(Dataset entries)
BEGIN
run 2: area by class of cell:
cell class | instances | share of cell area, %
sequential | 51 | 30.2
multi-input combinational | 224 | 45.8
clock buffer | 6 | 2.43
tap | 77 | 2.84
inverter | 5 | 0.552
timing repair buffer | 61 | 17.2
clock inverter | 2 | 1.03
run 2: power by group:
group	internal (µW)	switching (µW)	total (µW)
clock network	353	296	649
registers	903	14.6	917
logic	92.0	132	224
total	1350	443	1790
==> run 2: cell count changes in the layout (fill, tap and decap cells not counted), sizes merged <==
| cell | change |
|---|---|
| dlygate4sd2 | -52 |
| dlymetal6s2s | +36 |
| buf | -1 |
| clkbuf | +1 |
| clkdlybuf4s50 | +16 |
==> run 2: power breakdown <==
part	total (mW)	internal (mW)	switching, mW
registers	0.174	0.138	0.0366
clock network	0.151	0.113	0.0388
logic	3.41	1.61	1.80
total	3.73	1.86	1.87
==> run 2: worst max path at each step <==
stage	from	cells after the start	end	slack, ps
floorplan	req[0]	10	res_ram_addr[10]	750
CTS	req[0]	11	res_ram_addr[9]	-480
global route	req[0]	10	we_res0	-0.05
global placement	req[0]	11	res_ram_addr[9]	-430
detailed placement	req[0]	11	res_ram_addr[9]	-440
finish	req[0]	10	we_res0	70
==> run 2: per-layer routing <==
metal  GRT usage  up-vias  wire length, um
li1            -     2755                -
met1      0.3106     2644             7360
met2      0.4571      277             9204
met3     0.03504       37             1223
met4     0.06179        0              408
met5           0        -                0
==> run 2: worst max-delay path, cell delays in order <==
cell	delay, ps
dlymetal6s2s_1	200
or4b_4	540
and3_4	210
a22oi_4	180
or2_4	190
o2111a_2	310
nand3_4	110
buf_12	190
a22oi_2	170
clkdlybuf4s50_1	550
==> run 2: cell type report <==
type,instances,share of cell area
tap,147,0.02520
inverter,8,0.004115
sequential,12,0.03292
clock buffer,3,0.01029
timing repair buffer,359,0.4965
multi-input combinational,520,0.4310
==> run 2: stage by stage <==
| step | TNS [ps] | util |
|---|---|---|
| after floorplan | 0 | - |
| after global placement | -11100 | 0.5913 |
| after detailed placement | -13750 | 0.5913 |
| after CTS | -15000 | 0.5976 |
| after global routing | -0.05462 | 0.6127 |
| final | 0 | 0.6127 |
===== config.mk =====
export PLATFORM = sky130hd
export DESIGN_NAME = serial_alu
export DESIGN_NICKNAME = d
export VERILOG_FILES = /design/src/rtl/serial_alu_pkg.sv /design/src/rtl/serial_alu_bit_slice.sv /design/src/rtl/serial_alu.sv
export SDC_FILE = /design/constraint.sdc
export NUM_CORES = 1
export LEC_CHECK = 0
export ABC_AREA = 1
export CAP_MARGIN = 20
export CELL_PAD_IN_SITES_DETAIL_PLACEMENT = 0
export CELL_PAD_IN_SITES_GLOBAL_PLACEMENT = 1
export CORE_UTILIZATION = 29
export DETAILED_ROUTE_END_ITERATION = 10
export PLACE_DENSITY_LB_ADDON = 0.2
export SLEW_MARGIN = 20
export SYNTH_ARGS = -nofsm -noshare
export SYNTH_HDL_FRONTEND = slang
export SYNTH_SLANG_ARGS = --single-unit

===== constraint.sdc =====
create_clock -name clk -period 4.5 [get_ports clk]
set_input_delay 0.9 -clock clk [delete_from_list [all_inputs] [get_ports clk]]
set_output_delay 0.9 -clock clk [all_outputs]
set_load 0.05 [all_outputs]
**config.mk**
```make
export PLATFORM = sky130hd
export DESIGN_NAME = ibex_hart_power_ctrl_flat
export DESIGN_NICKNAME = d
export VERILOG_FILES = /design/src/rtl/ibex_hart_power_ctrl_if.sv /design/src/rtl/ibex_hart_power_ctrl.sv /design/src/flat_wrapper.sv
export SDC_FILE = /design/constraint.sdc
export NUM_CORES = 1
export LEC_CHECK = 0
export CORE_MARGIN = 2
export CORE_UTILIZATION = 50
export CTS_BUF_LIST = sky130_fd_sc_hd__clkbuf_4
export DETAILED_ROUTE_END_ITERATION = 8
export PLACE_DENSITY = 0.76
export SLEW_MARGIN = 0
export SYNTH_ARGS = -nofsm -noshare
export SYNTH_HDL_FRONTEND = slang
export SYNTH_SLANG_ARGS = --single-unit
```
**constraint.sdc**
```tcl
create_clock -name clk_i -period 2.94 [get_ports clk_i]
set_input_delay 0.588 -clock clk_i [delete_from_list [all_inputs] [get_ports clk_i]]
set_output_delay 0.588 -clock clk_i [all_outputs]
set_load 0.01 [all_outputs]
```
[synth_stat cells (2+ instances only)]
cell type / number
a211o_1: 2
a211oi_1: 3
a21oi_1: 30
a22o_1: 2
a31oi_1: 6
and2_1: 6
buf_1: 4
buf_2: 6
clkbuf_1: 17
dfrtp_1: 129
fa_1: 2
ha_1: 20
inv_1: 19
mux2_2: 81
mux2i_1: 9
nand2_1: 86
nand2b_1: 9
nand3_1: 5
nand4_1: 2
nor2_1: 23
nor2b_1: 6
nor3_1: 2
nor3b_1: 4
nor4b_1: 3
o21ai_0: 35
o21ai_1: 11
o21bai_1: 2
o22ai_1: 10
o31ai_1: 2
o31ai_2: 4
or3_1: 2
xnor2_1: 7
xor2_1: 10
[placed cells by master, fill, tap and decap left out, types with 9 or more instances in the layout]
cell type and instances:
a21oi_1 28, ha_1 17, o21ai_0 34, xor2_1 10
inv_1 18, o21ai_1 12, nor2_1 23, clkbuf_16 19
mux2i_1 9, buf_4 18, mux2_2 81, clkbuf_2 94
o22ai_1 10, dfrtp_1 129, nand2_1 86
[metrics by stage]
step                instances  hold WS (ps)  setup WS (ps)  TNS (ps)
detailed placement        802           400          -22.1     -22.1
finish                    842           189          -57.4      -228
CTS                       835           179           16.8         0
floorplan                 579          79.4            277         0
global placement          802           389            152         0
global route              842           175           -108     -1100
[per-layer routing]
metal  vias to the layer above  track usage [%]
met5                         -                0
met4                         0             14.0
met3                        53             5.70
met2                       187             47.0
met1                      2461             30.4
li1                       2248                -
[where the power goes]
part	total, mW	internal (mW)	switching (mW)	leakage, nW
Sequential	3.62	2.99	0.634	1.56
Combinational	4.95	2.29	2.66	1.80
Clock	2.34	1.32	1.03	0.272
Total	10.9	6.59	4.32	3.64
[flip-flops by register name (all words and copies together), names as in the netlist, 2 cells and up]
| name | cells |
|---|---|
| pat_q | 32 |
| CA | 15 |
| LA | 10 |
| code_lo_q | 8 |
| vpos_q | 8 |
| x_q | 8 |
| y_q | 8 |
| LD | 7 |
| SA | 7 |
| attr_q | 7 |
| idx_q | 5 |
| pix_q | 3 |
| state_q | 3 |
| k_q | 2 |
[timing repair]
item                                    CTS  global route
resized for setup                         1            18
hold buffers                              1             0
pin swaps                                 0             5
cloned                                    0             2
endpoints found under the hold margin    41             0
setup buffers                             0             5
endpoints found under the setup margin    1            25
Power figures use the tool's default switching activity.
END
### TASK ITEM
Scan the lines above for the word "routing", then copy each line that has it.

### ANSWER BELOW
==> run 2: per-layer routing <==
| after global routing | -0.05462 | 0.6127 |
[per-layer routing]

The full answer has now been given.